# MATERIAL TO PROCESS
## config.mk

```make
export PLATFORM = sky130hd
export DESIGN_NAME = sadc_core
export DESIGN_NICKNAME = d
export VERILOG_FILES = /design/src/common/sadc_pkg.sv /design/src/rtl/sadc_bit_timer.sv /design/src/rtl/sadc_core.sv
export SDC_FILE = /design/constraint.sdc
export NUM_CORES = 1
export LEC_CHECK = 0
export BUFFER_PORTS_ARGS = -buffer_cell sky130_fd_sc_hd__buf_4
export CAP_MARGIN = 5
export CORE_MARGIN = 3
export CORE_UTILIZATION = 55
export DETAILED_ROUTE_END_ITERATION = 10
export PLACE_DENSITY_LB_ADDON = 0.15
export REMOVE_ABC_BUFFERS = 1
export SETUP_SLACK_MARGIN = 0.5
export SLEW_MARGIN = 30
export SYNTH_ARGS = -nofsm -noshare
export SYNTH_HDL_FRONTEND = slang
export SYNTH_SLANG_ARGS = --single-unit
```

## constraint.sdc

```tcl
create_clock -name ref_clk_in -period 2.9 [get_ports ref_clk_in]
set_input_delay 0.29 -clock ref_clk_in [delete_from_list [all_inputs] [get_ports ref_clk_in]]
set_output_delay 0.29 -clock ref_clk_in [all_outputs]
set_load 0.005 [all_outputs]
```
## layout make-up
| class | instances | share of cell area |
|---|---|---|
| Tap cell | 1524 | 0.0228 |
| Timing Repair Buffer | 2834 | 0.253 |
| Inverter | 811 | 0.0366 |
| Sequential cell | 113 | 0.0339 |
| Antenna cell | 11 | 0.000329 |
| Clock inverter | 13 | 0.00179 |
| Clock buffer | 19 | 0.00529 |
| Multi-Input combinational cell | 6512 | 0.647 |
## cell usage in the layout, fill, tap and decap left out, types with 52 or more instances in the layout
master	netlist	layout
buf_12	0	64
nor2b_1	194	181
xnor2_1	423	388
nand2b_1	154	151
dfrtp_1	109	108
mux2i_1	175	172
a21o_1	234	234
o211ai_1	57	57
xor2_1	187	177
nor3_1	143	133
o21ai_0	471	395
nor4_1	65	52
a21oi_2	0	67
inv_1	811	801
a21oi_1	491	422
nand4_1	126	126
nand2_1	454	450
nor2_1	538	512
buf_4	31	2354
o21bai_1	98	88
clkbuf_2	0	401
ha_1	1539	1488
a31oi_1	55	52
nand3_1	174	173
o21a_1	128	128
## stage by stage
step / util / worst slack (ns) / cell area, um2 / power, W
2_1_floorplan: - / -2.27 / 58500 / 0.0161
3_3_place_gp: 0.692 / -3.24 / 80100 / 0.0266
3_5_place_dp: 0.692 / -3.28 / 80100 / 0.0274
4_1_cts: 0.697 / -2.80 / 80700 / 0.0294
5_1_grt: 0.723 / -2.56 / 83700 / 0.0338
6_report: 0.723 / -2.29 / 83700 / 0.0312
<file path="config.mk">
export PLATFORM = sky130hd
export DESIGN_NAME = cri_reset_init
export DESIGN_NICKNAME = d
export VERILOG_FILES = /design/src/logic/cri_pkg.sv /design/src/logic/cri_reset_init.sv
export SDC_FILE = /design/constraint.sdc
export NUM_CORES = 1
export LEC_CHECK = 0
export BUFFER_PORTS_ARGS = -buffer_cell sky130_fd_sc_hd__buf_2
export CAP_MARGIN = 20
export CORE_UTILIZATION = 52
export DETAILED_ROUTE_END_ITERATION = 7
export HOLD_SLACK_MARGIN = 0.1
export PLACE_DENSITY = 0.85
export SLEW_MARGIN = 15
export SYNTH_ARGS = -nofsm -noshare
export SYNTH_HDL_FRONTEND = slang
export SYNTH_SLANG_ARGS = --single-unit
export TNS_END_PERCENT = 1
</file>
<file path="constraint.sdc">
create_clock -name core_clk -period 1.18 [get_ports core_clk]
set_input_delay 0.354 -clock core_clk [delete_from_list [all_inputs] [get_ports core_clk]]
set_output_delay 0.354 -clock core_clk [all_outputs]
set_load 0.02 [all_outputs]
</file>
<file path="src/logic/cri_pkg.sv">
// shared constants and carriers for the reset and register-init block
// assumes one core clock per reset domain and a single logic group per instance
package cri_pkg;

    // dedicated control resources of one logic group
    localparam int GRP_CLOCKS      = 3;
    localparam int GRP_CLK_ENABLES = 3;
    localparam int GRP_ASYNC_CLRS  = 2;
    localparam int GRP_SYNC_CLRS   = 1;
    localparam int GRP_SYNC_LOADS  = 1;

    // release synchroniser depth
    localparam int SYNC_STAGES = 2;

    // physical core registers come up low
    localparam logic STORE_POWER_UP = 1'b0;

    // storage level meaning "reset still active" in the release chain
    localparam logic REL_ACTIVE   = 1'b0;
    localparam logic REL_INACTIVE = 1'b1;

    // clock enable selector codes per register bit
    localparam logic [1:0] CE_SEL_ALWAYS = 2'h3;

    // shared control set of one logic group
    typedef struct packed {
        logic [GRP_CLK_ENABLES-1:0] clk_en;
        logic                       sync_clr;
        logic                       sync_load;
    } cri_grp_ctrl_t;

    // write and read-address port of the embedded memory
    typedef struct packed {
        logic       wr_en;
        logic [3:0] wr_addr;
        logic [7:0] wr_data;
        logic [3:0] rd_addr;
    } cri_mem_req_t;

endpackage

</file>
<file path="src/logic/cri_reset_init.sv">
// device-wide clear, reset release and register initialisation of one logic group
// assumes board_reset_n and device_wide_clear_n come straight from board pins;
// everything else is synchronous to core_clk
//
// Function
// - clear pin low forces every core register to zero, over all other clears.
// - clear pin also resets memory block registers but not the array contents.
// - inverted-storage registers show high while the clear pin is low.
// - clear pin high lets registers follow their own clock, enable, clear, load.
// - clear pin acts only when enabled at build time, otherwise ignored.
// - a group shares at most 3 clocks, 3 enables, 2 aclr, 1 sclr, 1 sload.
// - every core register holds zero right after power-up.
// - high reset or power-up values use inverted storage and the register clear.
// - power-up level against reset polarity cannot be honoured; flagged instead.
// - design reset asserts asynchronously, releases on the destination clock edge.
// - whole domain leaves reset on one clock edge, never near an edge.
// - no register gets both an asynchronous reset and asynchronous preset.
// - derived clock comes from a register clocked by the divider's own clock.
// - clock selection and gating use enables, never general gates.
`timescale 1ns/1ps
module cri_reset_init
    import cri_pkg::*;
#(
    parameter int          WIDTH        = 8,
    parameter logic [7:0]  RESET_HIGH   = 8'h00,
    parameter logic [7:0]  POWERUP_HIGH = 8'h00,
    parameter logic [15:0] CE_SELECT    = 16'hffff,
    parameter bit          CLEAR_ENABLE = 1'b0,
    parameter int          MEM_DEPTH    = 16,
    parameter int          DIV_RATIO    = 4
)
(
    // clock and resets
    input  wire logic                core_clk,
    input  wire logic                rst,
    input  wire logic                board_reset_n,
    input  wire logic                device_wide_clear_n,
    // logic group control set and data
    input  wire cri_grp_ctrl_t       grp_ctrl,
    input  wire logic [WIDTH-1:0]    grp_d,
    input  wire logic [WIDTH-1:0]    grp_load_data,
    // embedded memory port
    input  wire cri_mem_req_t        mem_req,
    // status and data out
    output logic [WIDTH-1:0]         grp_q,
    output logic [7:0]               mem_rd_data,
    output logic                     reset_released,
    output logic                     div_clk_out,
    output logic                     div_tick,
    output logic [WIDTH-1:0]         powerup_unmet
);

    localparam int          DIV_W    = (DIV_RATIO > 2) ? $clog2(DIV_RATIO) : 1;
    localparam logic [DIV_W-1:0] DIV_LAST = DIV_W'(DIV_RATIO - 1);
    // bits kept inverted so a zero store reads as the wanted reset level
    localparam logic [WIDTH-1:0] INV_MASK = RESET_HIGH[WIDTH-1:0];
    // power-up wish opposes reset polarity: inversion cannot serve both
    localparam logic [WIDTH-1:0] UNMET_MASK =
        POWERUP_HIGH[WIDTH-1:0] ^ RESET_HIGH[WIDTH-1:0];

    // pin ignored unless built in
    logic clear_active;
    assign clear_active = CLEAR_ENABLE && !device_wide_clear_n;

    // release chain stores "released", so a zero store means reset active;
    // that way the device clear and the power-up zero both hold the domain in reset
    logic rel_stage1_reg = STORE_POWER_UP;
    logic rel_stage2_reg = STORE_POWER_UP;
    logic rel_stage1_next;
    logic rel_stage2_next;
    logic chain_aclr;

    assign chain_aclr = !board_reset_n || clear_active;

    always_comb
    begin
        rel_stage1_next = REL_INACTIVE;
        rel_stage2_next = rel_stage1_reg;
    end

    always_ff @(posedge core_clk or posedge chain_aclr)
    begin
        if (chain_aclr)
        begin
            rel_stage1_reg <= REL_ACTIVE;
            rel_stage2_reg <= REL_ACTIVE;
        end
        else
        begin
            rel_stage1_reg <= rel_stage1_next;
            rel_stage2_reg <= rel_stage2_next;
        end
    end

    // the two asynchronous clears of the group: synced design reset and device clear
    logic grp_aclr;
    assign grp_aclr = clear_active || (rel_stage2_reg == REL_ACTIVE);

    function automatic logic ce_of(input logic [1:0] sel,
                                   input logic [GRP_CLK_ENABLES-1:0] en);
        logic r;
        r = 1'b1;
        if (sel != CE_SEL_ALWAYS)
        begin
            r = en[sel];
        end
        return r;
    endfunction

    // group registers: clear only, never a preset
    logic [WIDTH-1:0] store_reg = '0;
    logic [WIDTH-1:0] store_next;
    logic [WIDTH-1:0] unmet_reg = '0;
    logic [WIDTH-1:0] unmet_next;

    always_comb
    begin
        logic [WIDTH-1:0] logical;
        logical = store_reg ^ INV_MASK;
        for (int i = 0; i < WIDTH; i++)
        begin
            if (rst || grp_ctrl.sync_clr)
            begin
                logical[i] = RESET_HIGH[i];
            end
            else if (grp_ctrl.sync_load)
            begin
                logical[i] = grp_load_data[i];
            end
            else if (ce_of(CE_SELECT[2*i +: 2], grp_ctrl.clk_en))
            begin
                logical[i] = grp_d[i];
            end
        end
        store_next = logical ^ INV_MASK;
        unmet_next = UNMET_MASK;
    end

    always_ff @(posedge core_clk or posedge grp_aclr)
    begin
        if (grp_aclr)
        begin
            store_reg <= '0;
            unmet_reg <= '0;
        end
        else
        begin
            store_reg <= store_next;
            unmet_reg <= unmet_next;
        end
    end

    // output inverter belongs to the cell; inverted bits read high under clear
    assign grp_q         = store_reg ^ INV_MASK;
    assign powerup_unmet = unmet_reg;
    assign reset_released = rel_stage2_reg;

    // embedded memory: array carries no reset, only its port registers do
    logic [7:0]  mem_array [MEM_DEPTH];
    logic [3:0]  rd_addr_reg = '0;
    logic [3:0]  rd_addr_next;
    logic [7:0]  rd_data_reg = '0;
    logic [7:0]  rd_data_next;

    always_ff @(posedge core_clk)
    begin
        if (mem_req.wr_en && (rel_stage2_reg == REL_INACTIVE) && !clear_active)
        begin
            mem_array[mem_req.wr_addr] <= mem_req.wr_data;
        end
    end

    always_comb
    begin
        rd_addr_next = rst ? 4'h0 : mem_req.rd_addr;
        rd_data_next = rst ? 8'h00 : mem_array[rd_addr_reg];
    end

    always_ff @(posedge core_clk or posedge grp_aclr)
    begin
        if (grp_aclr)
        begin
            rd_addr_reg <= 4'h0;
            rd_data_reg <= 8'h00;
        end
        else
        begin
            rd_addr_reg <= rd_addr_next;
            rd_data_reg <= rd_data_next;
        end
    end

    assign mem_rd_data = rd_data_reg;

    // divider: final stage is a flop on core_clk, so the derived clock cannot glitch
    logic [DIV_W-1:0] div_cnt_reg = '0;
    logic [DIV_W-1:0] div_cnt_next;
    logic             div_clk_reg = 1'b0;
    logic             div_clk_next;
    logic             div_tick_reg = 1'b0;
    logic             div_tick_next;

    always_comb
    begin
        div_tick_next = (div_cnt_reg == DIV_LAST);
        div_cnt_next  = div_tick_next ? '0 : div_cnt_reg + 1'b1;
        div_clk_next  = div_tick_next ? !div_clk_reg : div_clk_reg;
        if (rst)
        begin
            div_tick_next = 1'b0;
            div_cnt_next  = '0;
            div_clk_next  = 1'b0;
        end
    end

    always_ff @(posedge core_clk or posedge grp_aclr)
    begin
        if (grp_aclr)
        begin
            div_cnt_reg  <= '0;
            div_clk_reg  <= 1'b0;
            div_tick_reg <= 1'b0;
        end
        else
        begin
            div_cnt_reg  <= div_cnt_next;
            div_clk_reg  <= div_clk_next;
            div_tick_reg <= div_tick_next;
        end
    end

    assign div_clk_out = div_clk_reg;
    assign div_tick    = div_tick_reg;

endmodule

</file>
## config.mk

```make
export PLATFORM = sky130hd
export DESIGN_NAME = sslp_sleep_ctrl
export DESIGN_NICKNAME = d
export VERILOG_FILES = /design/src/hdl/sslp_pkg.sv /design/src/hdl/sslp_recov_timer.sv /design/src/hdl/sslp_sleep_ctrl.sv
export VERILOG_INCLUDE_DIRS = /design/src /design/src/hdl
export SDC_FILE = /design/constraint.sdc
export NUM_CORES = 1
export LEC_CHECK = 0
export BUFFER_PORTS_ARGS = -buffer_cell sky130_fd_sc_hd__buf_2
export CORE_MARGIN = 3
export CORE_UTILIZATION = 35
export CTS_CLUSTER_SIZE = 28
export DETAILED_ROUTE_END_ITERATION = 10
export PLACE_DENSITY = 0.59
export SLEW_MARGIN = 25
export SYNTH_ARGS = -nofsm -noshare
export SYNTH_HDL_FRONTEND = slang
export SYNTH_SLANG_ARGS = --single-unit
export TNS_END_PERCENT = 30
```

## constraint.sdc

```tcl
create_clock -name sys_clk -period 2.3 [get_ports sys_clk]
set_input_delay 0.575 -clock sys_clk [delete_from_list [all_inputs] [get_ports sys_clk]]
set_output_delay 0.575 -clock sys_clk [all_outputs]
set_load 0.1 [all_outputs]
```

## src/hdl/sslp_consts.svh

```systemverilog
// Constants for the SRAM sleep-mode controller
`ifndef SSLP_CONSTS_SVH
`define SSLP_CONSTS_SVH
`define SSLP_ENTRY_CYCLES 2
`define SSLP_CLK_PERIOD_PS 4000
`define SSLP_RECOVERY_TIME_NS 100
`define SSLP_RECOVERY_CYCLES ((`SSLP_RECOVERY_TIME_NS * 1000 + `SSLP_CLK_PERIOD_PS - 1) / `SSLP_CLK_PERIOD_PS)
`define SSLP_CNT_W 8
`define SSLP_CMD_RESET 3'h0
`define SSLP_STAT_RESET 3'h2
`endif

```

## src/hdl/sslp_pkg.sv

```systemverilog
// Types for the SRAM sleep-mode controller
package sslp_pkg;
  typedef enum logic [3:0] {
    SSLP_AWAKE   = 4'b0001,
    SSLP_ENTER   = 4'b0010,
    SSLP_SLEEP   = 4'b0100,
    SSLP_RECOVER = 4'b1000
  } sslp_state_t;

  typedef struct packed {
    logic sel;
    logic rd;
    logic wr;
  } sslp_cmd_t;

  typedef struct packed {
    logic asleep;
    logic ready;
    logic recovering;
  } sslp_stat_t;
endpackage

```

## src/hdl/sslp_recov_timer.sv

```systemverilog
// Recovery interval down-counter
`include "sslp_consts.svh"
module sslp_recov_timer (
  input wire logic sys_clk, // Clock
  input wire logic arst_n, // Async reset, active low
  input wire logic start, // Load the count
  input wire logic [`SSLP_CNT_W-1:0] load_val, // Cycles to count
  output logic expired // High when count is zero and start is low
);
  logic [`SSLP_CNT_W-1:0] cnt_q;
  logic [`SSLP_CNT_W-1:0] cnt_d;

  always_comb begin
    cnt_d = cnt_q;
    if (start) begin
      cnt_d = load_val;
    end else if (cnt_q != '0) begin
      cnt_d = cnt_q - 1'b1;
    end
  end

  always_ff @(posedge sys_clk or negedge arst_n) begin
    if (!arst_n) begin
      cnt_q <= '0;
    end else begin
      cnt_q <= cnt_d;
    end
  end

  assign expired = (cnt_q == '0) && !start;
endmodule // sslp_recov_timer

```

## src/hdl/sslp_sleep_ctrl.sv

```systemverilog
// Sleep-mode entry, hold and recovery control of a burst SRAM
`include "sslp_consts.svh"
module sslp_sleep_ctrl
  import sslp_pkg::*;
#(
  parameter int unsigned RECOVERY_CYCLES = `SSLP_RECOVERY_CYCLES
) (
  input wire logic sys_clk, // 250 MHz clock
  input wire logic arst_n, // Async reset, active low
  input wire logic sleep_request, // Sleep request, active high
  input wire sslp_cmd_t cmd_in, // Command from controller
  input wire logic oe_req, // Output enable wanted by datapath
  output sslp_cmd_t cmd_out, // Command passed to the core
  output logic dq_oe, // Data output enable, high drives
  output sslp_stat_t status // Sleep status
);

  ////////////////////////////////////////////////////////////////////
  // State decoding

  // Core is powered down and deselected
  function automatic logic st_asleep(input sslp_state_t st);
    return (st == SSLP_SLEEP);
  endfunction

  // Recovery interval after sleep exit is running
  function automatic logic st_recovering(input sslp_state_t st);
    return (st == SSLP_RECOVER);
  endfunction

  // Commands pass untouched
  function automatic logic st_ready(input sslp_state_t st);
    return (st == SSLP_AWAKE);
  endfunction

  // Command as the core sees it in a given state
  function automatic sslp_cmd_t gate_cmd(input sslp_cmd_t cmd, input sslp_state_t st);
    sslp_cmd_t res;
    res = cmd;
    if (st_asleep(st)) begin
      res = '0;
    end
    // Writes dropped in recovery as a guard; a write here is a controller fault
    if (st_recovering(st)) begin
      res.wr = 1'b0;
    end
    return res;
  endfunction

  // Status word for a given state
  function automatic sslp_stat_t make_stat(input sslp_state_t st);
    sslp_stat_t res;
    res.asleep = st_asleep(st);
    res.ready = st_ready(st);
    res.recovering = st_recovering(st);
    return res;
  endfunction

  ////////////////////////////////////////////////////////////////////
  // Request sampling

  logic req_q; // Sampled request, one rising edge
  logic req_d;

  // Pin taken as synchronous: setup/hold guaranteed by the controller.
  // One flop only; a request with no timing guarantee would need a synchroniser.
  always_comb begin
    req_d = sleep_request;
  end

  always_ff @(posedge sys_clk or negedge arst_n) begin
    if (!arst_n) begin
      req_q <= 1'b0;
    end else begin
      req_q <= req_d;
    end
  end

  ////////////////////////////////////////////////////////////////////
  // Sleep state machine

  sslp_state_t state_q;
  sslp_state_t state_d;
  logic timer_start;
  logic timer_expired;

  always_comb begin
    state_d = state_q;
    timer_start = 1'b0;
    unique case (state_q)
      SSLP_AWAKE: begin
        if (req_q) begin
          state_d = SSLP_ENTER;
        end
      end
      SSLP_ENTER: begin
        // Second cycle after the request was seen
        if (req_q) begin
          state_d = SSLP_SLEEP;
        end else begin
          state_d = SSLP_AWAKE;
        end
      end
      SSLP_SLEEP: begin
        // No timeout: leaves only on request low
        if (!req_q) begin
          state_d = SSLP_RECOVER;
          timer_start = 1'b1;
        end
      end
      SSLP_RECOVER: begin
        // Request back high cuts recovery short and restarts entry
        if (req_q) begin
          state_d = SSLP_ENTER;
        end else if (timer_expired) begin
          state_d = SSLP_AWAKE;
        end
      end
      default: state_d = SSLP_AWAKE;
    endcase
  end

  always_ff @(posedge sys_clk or negedge arst_n) begin
    if (!arst_n) begin
      state_q <= SSLP_AWAKE;
    end else begin
      state_q <= state_d;
    end
  end

  ////////////////////////////////////////////////////////////////////
  // Recovery timer

  // Loaded on sleep exit; ready waits for it to run out
  sslp_recov_timer u_timer (
    .sys_clk(sys_clk),
    .arst_n(arst_n),
    .start(timer_start),
    .load_val(`SSLP_CNT_W'(RECOVERY_CYCLES)),
    .expired(timer_expired)
  );

  ////////////////////////////////////////////////////////////////////
  // Command gating

  sslp_cmd_t cmd_d;
  sslp_cmd_t cmd_q;

  // Gated on the next state so deselect and asleep status land on one edge;
  // sleeping ignores inputs and leaves the core's state untouched
  always_comb begin
    cmd_d = gate_cmd(cmd_in, state_d);
  end

  always_ff @(posedge sys_clk or negedge arst_n) begin
    if (!arst_n) begin
      cmd_q <= `SSLP_CMD_RESET;
    end else begin
      cmd_q <= cmd_d;
    end
  end

  ////////////////////////////////////////////////////////////////////
  // Data output enable

  logic oe_d;
  logic oe_q;

  // Drivers float while asleep whatever the datapath asks
  // Registered so the enable moves on the same edge as cmd_out
  always_comb begin
    oe_d = oe_req && !st_asleep(state_d);
  end

  always_ff @(posedge sys_clk or negedge arst_n) begin
    if (!arst_n) begin
      oe_q <= 1'b0;
    end else begin
      oe_q <= oe_d;
    end
  end

  ////////////////////////////////////////////////////////////////////
  // Status

  sslp_stat_t stat_d;
  sslp_stat_t stat_q;

  // Ready drops on the edge that leaves awake, so a controller polling
  // it never sees ready while entry is under way
  always_comb begin
    stat_d = make_stat(state_d);
  end

  always_ff @(posedge sys_clk or negedge arst_n) begin
    if (!arst_n) begin
      stat_q <= `SSLP_STAT_RESET;
    end else begin
      stat_q <= stat_d;
    end
  end

  ////////////////////////////////////////////////////////////////////
  // Outputs

  // All outputs come straight from flops
  assign cmd_out = cmd_q;
  assign dq_oe = oe_q;
  assign status = stat_q;

endmodule // sslp_sleep_ctrl

```

==> flow_summary.ini <==
[die]
io_pins = 14
fp.coreArea_mm2 = 0.002340
placementRows = 17
dieArea_mm2 = 0.003251
initial_core_util_pct = 38.93
dieWidth_um = 57.02
die_y_um = 57.02

[synth]
yosys_warnings = 0
synth_async_sr_flop_share_pct = 100.0
syn_inst = 80
ys_ff_latch = 20
synth_fp_nets = 89
synth_edf_count = 0
yosysUniqueCellTypes = 35
ys.flop_type = dfrtp_1
synth-seq-area-share_pct = 55.22
syn_avg_cell_area_um2 = 11.39
syn_area_um2 = 910.9

[worst_hold_path]
hold_class = in2async

[routing]
viasPerCell = 5.447
wire_per_inst_um = 13.15
dr.pass1.iters = 4
drc = 0
drt_iter0_drc = 28
drt_wl_total_um = 1617
vias = 670
postRouteAntennaNets = 0

[clock_tree]
clkTransAtPathRegs_ns = 0.11
cts-root-buf = clkbuf_4
cts_sinks = 20
cts_tree = built
cts_setup_buffers = 0
clockBufferDepth = 2
numCtsBuffers = 3
clkLatencyLatePin_ns = 0.29
cts_resized = 0
hold_buffers = 0
htree_num_levels = 1

[place]
gp_congestion = 0.8175
placedCellCount = 119
dpl_cell_area_mm2 = 0.001002
dp_hpwl_um = 1170
port_buffers = 13

[pwr]
pwr_density_cell_mw_per_mm2 = 1155
p_leak_nw = 0.4789
irDropWorstVdd_uv = 515.2
swShare_pct = 39.06
p_switching_uw = 468.7
p_seq_share_pct = 45.8
intPower_uw = 731.2
power.share.clock_pct = 16.5
combPwrFrac_pct = 37.7

[global_route]
overflow = 0
grt_pass1_wl_um = 2808
first_global_vias = 598
grtUsageTotal_pct = 11.34
grt_max_degree = 21
antenna_found_initial = 0

[worst_setup_path]
crit_required_ns = 2.54
critPathLaunchType = flop
critical_path_arrival_ns = 2.20
critPathMaxFanout = 5
cp-end-kind = flop
setup.worst_path.class = reg2reg

[final_layout]
register_area_um2 = 503.0
fillers = 225
fin_nets = 105
multiInputGateArea_um2 = 376.6
design_area_mm2 = 0.001039
drive_above_1_share_pct = 29.47
post-route-util_pct = 44.39
area_delta_synth_final_pct = 14.01
fin_cells = 123
antenna_cells = 0

[timing]
period_needed_ns = 1.965
finClkSkew_ns = 0.003647
grt_setup_unrepaired = no
worstMarginPinSlew_ns = 0.5521
slew_viol_final = 0
finalCritPeriodShare_pct = 85.42
hold_ws_ns = 0.2060
setup_viol = 0
max-slew-margin-rel_pct = 63.11
hold_viol = 0
fin_tns_setup_ns = 0
timing.fmax_ghz = 0.5090

[flow_run]
drv_cap = 0

[status]
status = finished clean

# THE PROBLEM
Copy out precisely the lines from the line with "the release chain" to the line with "logic [7:0] wr_data;" in the material above, including those two lines and omitting all the rest.

# SOLVED EXERCISE
    // storage level meaning "reset still active" in the release chain
    localparam logic REL_ACTIVE   = 1'b0;
    localparam logic REL_INACTIVE = 1'b1;

    // clock enable selector codes per register bit
    localparam logic [1:0] CE_SEL_ALWAYS = 2'h3;

    // shared control set of one logic group
    typedef struct packed {
        logic [GRP_CLK_ENABLES-1:0] clk_en;
        logic                       sync_clr;
        logic                       sync_load;
    } cri_grp_ctrl_t;

    // write and read-address port of the embedded memory
    typedef struct packed {
        logic       wr_en;
        logic [3:0] wr_addr;
        logic [7:0] wr_data;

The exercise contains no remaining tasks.